[Dataset entries]
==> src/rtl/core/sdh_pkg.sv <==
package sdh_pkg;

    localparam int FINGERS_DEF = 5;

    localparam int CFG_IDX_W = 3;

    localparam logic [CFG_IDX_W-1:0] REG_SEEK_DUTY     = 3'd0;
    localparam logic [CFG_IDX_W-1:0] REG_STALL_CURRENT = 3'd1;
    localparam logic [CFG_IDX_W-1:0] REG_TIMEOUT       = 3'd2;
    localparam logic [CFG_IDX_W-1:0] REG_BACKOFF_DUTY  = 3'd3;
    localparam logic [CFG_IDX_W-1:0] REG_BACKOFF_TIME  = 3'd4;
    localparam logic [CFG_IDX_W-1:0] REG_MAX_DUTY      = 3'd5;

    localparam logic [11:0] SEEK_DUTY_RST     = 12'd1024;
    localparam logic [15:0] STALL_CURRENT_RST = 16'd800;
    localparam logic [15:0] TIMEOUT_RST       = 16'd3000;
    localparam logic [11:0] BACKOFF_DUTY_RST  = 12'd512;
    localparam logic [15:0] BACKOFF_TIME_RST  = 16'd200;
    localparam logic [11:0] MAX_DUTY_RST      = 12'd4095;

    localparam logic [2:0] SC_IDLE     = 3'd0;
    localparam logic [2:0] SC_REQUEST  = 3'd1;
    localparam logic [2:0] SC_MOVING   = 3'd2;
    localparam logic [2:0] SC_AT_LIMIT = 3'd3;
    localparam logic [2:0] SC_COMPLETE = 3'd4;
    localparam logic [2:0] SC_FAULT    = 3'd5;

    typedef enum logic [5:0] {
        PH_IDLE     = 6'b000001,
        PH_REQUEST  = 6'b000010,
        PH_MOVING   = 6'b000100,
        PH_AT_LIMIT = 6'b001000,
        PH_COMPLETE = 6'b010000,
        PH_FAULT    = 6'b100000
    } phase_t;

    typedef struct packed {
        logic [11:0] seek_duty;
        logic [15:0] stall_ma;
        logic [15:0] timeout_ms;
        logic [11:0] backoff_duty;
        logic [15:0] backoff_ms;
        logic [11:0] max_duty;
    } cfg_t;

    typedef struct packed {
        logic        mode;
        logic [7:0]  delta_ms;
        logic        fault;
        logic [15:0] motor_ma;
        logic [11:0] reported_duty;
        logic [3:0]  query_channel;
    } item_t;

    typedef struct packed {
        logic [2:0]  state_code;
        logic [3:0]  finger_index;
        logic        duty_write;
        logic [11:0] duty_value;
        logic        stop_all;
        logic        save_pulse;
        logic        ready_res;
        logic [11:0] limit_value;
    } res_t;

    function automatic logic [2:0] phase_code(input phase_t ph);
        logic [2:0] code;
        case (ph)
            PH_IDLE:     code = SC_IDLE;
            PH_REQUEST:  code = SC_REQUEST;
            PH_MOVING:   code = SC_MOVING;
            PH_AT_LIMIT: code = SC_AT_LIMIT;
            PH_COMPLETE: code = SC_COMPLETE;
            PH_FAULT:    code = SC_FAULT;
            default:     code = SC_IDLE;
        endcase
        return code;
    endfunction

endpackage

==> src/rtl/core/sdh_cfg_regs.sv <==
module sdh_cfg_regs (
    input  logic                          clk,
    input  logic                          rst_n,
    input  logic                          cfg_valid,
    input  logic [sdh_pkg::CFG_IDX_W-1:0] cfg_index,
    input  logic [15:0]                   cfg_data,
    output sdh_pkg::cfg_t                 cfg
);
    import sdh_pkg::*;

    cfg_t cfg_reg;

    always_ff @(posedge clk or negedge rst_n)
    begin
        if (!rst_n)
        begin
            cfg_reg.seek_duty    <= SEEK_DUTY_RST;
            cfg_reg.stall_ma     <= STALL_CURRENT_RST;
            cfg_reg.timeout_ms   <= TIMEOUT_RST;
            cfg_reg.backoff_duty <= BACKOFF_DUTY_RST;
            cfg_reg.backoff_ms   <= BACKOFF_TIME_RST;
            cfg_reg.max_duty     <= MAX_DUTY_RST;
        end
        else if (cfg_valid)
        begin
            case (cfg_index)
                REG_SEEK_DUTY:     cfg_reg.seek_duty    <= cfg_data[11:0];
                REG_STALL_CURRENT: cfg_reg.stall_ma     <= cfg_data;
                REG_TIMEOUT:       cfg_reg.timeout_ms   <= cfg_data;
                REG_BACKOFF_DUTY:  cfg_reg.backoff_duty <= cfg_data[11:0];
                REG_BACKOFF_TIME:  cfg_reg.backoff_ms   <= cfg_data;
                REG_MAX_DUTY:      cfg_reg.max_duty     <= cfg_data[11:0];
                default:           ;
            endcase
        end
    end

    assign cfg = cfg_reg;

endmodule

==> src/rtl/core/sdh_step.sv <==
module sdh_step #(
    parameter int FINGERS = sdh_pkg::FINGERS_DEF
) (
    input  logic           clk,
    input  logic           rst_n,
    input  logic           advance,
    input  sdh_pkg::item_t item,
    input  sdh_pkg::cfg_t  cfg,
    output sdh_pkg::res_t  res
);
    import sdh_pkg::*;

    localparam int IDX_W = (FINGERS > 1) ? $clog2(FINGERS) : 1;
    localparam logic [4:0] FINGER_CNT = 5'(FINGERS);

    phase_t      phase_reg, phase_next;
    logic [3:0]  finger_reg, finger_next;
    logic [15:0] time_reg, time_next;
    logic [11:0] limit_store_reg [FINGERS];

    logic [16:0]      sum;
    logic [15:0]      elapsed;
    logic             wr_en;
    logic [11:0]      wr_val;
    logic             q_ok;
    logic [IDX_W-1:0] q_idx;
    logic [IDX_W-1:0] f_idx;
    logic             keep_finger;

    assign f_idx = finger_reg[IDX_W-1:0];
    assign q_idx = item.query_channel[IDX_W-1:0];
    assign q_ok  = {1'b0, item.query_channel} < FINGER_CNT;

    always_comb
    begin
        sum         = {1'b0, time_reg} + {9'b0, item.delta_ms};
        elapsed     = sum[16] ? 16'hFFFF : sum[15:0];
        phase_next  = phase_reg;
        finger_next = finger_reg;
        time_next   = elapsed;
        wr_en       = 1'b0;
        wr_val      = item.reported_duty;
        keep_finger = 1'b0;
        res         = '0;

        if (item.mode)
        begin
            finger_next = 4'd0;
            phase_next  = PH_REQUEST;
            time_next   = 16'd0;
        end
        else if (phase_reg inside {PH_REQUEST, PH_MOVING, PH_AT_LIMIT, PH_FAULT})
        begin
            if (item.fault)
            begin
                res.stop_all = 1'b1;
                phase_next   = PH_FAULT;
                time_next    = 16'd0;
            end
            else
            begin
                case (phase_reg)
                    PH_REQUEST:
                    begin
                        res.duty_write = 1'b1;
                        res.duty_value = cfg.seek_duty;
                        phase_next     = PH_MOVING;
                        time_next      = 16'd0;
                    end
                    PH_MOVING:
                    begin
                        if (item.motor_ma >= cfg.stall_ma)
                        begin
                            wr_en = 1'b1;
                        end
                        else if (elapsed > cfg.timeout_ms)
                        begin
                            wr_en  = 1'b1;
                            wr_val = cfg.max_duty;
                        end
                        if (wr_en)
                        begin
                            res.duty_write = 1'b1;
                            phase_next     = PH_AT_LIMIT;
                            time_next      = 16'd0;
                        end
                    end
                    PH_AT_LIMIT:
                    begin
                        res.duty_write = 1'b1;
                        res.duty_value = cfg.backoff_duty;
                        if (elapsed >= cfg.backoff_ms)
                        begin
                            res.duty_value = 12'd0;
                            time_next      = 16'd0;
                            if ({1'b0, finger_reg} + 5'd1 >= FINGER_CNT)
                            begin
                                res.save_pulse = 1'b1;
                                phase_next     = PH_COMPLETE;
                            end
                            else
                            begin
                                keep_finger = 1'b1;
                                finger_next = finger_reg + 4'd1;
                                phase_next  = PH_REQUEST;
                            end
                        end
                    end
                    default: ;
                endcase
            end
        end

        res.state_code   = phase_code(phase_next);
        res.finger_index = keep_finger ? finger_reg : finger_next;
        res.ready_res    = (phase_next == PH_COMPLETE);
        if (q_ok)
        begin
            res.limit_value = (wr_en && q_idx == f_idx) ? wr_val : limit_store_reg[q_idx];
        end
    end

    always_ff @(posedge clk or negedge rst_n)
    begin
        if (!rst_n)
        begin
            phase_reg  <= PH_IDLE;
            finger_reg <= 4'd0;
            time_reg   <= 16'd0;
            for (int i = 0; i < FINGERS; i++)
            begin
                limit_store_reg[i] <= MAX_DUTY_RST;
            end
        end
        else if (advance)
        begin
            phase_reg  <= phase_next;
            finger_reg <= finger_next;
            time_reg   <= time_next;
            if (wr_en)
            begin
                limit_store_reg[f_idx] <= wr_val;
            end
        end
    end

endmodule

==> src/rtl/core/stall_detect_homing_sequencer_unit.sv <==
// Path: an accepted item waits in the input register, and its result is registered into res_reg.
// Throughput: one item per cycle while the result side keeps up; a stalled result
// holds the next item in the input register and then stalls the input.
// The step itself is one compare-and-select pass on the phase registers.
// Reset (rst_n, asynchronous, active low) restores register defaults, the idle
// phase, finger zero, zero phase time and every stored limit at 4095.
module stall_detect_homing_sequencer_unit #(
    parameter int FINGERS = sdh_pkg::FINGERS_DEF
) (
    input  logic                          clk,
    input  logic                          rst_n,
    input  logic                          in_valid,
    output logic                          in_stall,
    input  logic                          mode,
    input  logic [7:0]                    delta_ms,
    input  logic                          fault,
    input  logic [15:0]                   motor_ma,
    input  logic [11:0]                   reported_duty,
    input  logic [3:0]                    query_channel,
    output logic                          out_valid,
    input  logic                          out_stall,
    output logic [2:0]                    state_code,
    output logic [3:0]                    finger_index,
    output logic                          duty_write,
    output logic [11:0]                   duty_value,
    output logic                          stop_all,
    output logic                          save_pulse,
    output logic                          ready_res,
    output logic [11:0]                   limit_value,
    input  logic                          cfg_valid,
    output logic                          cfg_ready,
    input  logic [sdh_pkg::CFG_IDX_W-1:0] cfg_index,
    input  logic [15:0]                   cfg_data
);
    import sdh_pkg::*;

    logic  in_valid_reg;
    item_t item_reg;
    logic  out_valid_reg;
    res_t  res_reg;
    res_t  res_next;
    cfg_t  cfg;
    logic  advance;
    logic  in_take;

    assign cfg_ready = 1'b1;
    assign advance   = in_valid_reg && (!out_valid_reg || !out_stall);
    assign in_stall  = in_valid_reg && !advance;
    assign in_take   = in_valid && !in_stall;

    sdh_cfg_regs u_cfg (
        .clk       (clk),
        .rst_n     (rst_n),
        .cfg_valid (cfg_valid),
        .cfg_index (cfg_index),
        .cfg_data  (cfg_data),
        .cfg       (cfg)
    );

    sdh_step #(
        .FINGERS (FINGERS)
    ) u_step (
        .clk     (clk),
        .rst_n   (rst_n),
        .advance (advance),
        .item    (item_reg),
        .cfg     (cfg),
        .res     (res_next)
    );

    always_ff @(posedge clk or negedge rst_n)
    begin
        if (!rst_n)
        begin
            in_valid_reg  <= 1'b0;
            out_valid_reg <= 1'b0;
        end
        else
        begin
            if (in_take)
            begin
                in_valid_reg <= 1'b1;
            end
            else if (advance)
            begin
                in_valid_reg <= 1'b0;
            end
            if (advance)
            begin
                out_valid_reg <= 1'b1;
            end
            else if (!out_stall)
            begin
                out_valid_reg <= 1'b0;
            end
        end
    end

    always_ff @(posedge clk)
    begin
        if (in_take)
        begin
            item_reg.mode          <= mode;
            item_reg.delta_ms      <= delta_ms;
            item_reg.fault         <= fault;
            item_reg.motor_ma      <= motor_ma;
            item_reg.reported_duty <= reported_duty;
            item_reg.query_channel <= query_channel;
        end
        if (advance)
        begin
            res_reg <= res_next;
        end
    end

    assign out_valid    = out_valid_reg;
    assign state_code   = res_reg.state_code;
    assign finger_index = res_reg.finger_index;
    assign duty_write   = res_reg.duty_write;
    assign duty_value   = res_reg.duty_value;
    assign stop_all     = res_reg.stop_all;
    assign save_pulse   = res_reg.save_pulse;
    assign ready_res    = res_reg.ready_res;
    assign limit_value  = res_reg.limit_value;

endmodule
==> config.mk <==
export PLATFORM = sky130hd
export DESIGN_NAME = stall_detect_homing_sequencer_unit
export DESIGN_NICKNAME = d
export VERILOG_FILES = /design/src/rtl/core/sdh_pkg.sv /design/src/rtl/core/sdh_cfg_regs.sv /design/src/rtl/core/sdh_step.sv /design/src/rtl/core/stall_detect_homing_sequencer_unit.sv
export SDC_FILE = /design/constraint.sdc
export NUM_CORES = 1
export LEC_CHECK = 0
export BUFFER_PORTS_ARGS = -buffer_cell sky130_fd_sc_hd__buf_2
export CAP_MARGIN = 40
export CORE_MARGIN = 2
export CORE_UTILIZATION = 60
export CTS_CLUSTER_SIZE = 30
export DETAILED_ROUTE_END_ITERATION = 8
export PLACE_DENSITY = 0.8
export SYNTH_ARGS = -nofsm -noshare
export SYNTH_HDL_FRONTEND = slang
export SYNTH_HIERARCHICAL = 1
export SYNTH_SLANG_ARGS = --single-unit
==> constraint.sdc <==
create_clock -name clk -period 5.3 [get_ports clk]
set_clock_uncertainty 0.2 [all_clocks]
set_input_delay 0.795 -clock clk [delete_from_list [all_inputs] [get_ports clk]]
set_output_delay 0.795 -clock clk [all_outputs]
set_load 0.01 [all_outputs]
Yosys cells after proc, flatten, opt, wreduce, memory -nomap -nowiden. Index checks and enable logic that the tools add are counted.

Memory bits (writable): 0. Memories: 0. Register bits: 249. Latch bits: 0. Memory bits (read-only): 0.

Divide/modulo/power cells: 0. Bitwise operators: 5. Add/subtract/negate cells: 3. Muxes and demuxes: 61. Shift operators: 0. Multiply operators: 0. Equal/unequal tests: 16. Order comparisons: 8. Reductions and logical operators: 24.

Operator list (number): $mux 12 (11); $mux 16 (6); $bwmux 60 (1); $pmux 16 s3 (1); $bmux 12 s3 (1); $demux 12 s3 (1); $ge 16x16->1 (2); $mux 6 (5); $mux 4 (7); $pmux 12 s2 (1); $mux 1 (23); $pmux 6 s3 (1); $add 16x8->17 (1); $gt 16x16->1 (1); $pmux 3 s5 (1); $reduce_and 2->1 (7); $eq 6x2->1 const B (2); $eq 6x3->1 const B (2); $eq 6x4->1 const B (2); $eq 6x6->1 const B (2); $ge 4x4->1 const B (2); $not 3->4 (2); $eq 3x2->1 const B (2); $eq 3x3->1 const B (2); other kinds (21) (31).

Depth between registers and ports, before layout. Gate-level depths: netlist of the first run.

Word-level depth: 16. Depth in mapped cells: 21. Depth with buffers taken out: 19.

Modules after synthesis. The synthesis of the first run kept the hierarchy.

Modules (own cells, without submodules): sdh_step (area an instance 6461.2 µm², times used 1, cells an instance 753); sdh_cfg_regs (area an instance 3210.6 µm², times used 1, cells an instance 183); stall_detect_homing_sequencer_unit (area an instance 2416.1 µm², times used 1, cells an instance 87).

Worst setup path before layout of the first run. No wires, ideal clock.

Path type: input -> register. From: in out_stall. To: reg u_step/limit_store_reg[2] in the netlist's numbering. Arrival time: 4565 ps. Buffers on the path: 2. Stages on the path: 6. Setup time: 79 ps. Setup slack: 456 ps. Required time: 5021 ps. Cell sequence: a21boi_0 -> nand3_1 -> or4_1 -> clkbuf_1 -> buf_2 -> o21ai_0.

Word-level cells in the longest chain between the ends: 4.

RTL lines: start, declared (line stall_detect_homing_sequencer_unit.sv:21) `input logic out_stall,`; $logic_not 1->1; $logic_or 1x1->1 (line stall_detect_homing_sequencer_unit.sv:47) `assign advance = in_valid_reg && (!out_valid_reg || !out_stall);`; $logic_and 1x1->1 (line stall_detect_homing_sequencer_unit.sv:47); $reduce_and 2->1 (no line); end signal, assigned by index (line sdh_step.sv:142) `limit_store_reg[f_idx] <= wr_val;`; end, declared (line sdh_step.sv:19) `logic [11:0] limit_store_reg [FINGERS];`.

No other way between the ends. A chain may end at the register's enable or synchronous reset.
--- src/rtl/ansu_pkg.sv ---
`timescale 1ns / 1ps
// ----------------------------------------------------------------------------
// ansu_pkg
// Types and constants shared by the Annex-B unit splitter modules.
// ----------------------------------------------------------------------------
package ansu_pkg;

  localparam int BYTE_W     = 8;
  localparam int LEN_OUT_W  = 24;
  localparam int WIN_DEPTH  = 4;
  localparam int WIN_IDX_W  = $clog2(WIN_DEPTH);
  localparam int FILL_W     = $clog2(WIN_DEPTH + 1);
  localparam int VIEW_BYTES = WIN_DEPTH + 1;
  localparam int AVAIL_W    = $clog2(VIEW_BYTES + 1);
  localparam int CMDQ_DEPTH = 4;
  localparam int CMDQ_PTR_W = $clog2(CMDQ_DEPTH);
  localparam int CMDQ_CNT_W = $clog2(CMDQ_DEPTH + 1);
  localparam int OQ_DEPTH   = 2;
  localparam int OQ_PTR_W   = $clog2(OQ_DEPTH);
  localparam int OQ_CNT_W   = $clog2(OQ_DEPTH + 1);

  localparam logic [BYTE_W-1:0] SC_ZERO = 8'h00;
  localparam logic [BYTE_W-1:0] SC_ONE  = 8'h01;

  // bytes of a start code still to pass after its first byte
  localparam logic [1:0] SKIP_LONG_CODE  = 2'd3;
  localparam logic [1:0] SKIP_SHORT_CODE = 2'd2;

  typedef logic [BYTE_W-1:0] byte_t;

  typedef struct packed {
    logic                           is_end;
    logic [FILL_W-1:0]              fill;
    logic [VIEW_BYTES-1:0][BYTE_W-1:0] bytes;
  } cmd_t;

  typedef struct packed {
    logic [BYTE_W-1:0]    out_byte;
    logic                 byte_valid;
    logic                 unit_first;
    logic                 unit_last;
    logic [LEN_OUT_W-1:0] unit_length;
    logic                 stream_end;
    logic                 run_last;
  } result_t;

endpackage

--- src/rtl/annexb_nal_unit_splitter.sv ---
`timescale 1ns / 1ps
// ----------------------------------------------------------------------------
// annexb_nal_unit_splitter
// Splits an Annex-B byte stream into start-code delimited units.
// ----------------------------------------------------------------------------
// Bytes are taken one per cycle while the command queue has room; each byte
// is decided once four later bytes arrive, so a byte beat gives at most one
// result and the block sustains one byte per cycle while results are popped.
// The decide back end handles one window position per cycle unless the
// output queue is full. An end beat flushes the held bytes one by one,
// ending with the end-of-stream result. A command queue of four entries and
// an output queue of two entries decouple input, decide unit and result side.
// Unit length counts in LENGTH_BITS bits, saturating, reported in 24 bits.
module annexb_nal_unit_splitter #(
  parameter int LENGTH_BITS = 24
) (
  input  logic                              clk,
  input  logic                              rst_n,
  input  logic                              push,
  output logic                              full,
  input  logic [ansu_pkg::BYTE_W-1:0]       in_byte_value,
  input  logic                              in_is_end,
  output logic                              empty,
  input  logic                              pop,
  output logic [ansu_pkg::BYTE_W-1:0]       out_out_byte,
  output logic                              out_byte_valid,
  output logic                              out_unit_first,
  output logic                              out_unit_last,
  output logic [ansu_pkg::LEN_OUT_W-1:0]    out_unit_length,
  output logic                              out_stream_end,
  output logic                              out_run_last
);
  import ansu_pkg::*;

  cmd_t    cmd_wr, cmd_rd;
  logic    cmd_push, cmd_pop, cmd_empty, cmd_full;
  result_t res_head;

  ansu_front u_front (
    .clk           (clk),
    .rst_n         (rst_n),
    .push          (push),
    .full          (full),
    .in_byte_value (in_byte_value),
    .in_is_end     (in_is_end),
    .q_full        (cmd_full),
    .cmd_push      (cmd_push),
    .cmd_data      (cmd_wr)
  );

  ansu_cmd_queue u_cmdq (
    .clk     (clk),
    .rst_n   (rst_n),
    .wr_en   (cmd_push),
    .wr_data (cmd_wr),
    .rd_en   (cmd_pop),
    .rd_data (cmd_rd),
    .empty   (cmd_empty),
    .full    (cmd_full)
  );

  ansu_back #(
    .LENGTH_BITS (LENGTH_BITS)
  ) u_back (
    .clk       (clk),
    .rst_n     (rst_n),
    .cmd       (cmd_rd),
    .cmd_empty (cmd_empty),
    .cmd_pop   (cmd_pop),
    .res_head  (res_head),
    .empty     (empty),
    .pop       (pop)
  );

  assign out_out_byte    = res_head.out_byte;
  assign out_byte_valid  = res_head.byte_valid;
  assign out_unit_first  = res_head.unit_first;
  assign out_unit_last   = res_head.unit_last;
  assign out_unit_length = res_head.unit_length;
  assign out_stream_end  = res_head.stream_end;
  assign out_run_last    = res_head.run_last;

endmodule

_ASSIGNMENT_.
The lines to copy run from the start of the records above through the line holding "localparam logic [2:0] SC_AT_LIMIT"; give them exactly, both ends included, and nothing else.

_EXERCISE RESPONSE_.
==> src/rtl/core/sdh_pkg.sv <==
package sdh_pkg;

    localparam int FINGERS_DEF = 5;

    localparam int CFG_IDX_W = 3;

    localparam logic [CFG_IDX_W-1:0] REG_SEEK_DUTY     = 3'd0;
    localparam logic [CFG_IDX_W-1:0] REG_STALL_CURRENT = 3'd1;
    localparam logic [CFG_IDX_W-1:0] REG_TIMEOUT       = 3'd2;
    localparam logic [CFG_IDX_W-1:0] REG_BACKOFF_DUTY  = 3'd3;
    localparam logic [CFG_IDX_W-1:0] REG_BACKOFF_TIME  = 3'd4;
    localparam logic [CFG_IDX_W-1:0] REG_MAX_DUTY      = 3'd5;

    localparam logic [11:0] SEEK_DUTY_RST     = 12'd1024;
    localparam logic [15:0] STALL_CURRENT_RST = 16'd800;
    localparam logic [15:0] TIMEOUT_RST       = 16'd3000;
    localparam logic [11:0] BACKOFF_DUTY_RST  = 12'd512;
    localparam logic [15:0] BACKOFF_TIME_RST  = 16'd200;
    localparam logic [11:0] MAX_DUTY_RST      = 12'd4095;

    localparam logic [2:0] SC_IDLE     = 3'd0;
    localparam logic [2:0] SC_REQUEST  = 3'd1;
    localparam logic [2:0] SC_MOVING   = 3'd2;
    localparam logic [2:0] SC_AT_LIMIT = 3'd3;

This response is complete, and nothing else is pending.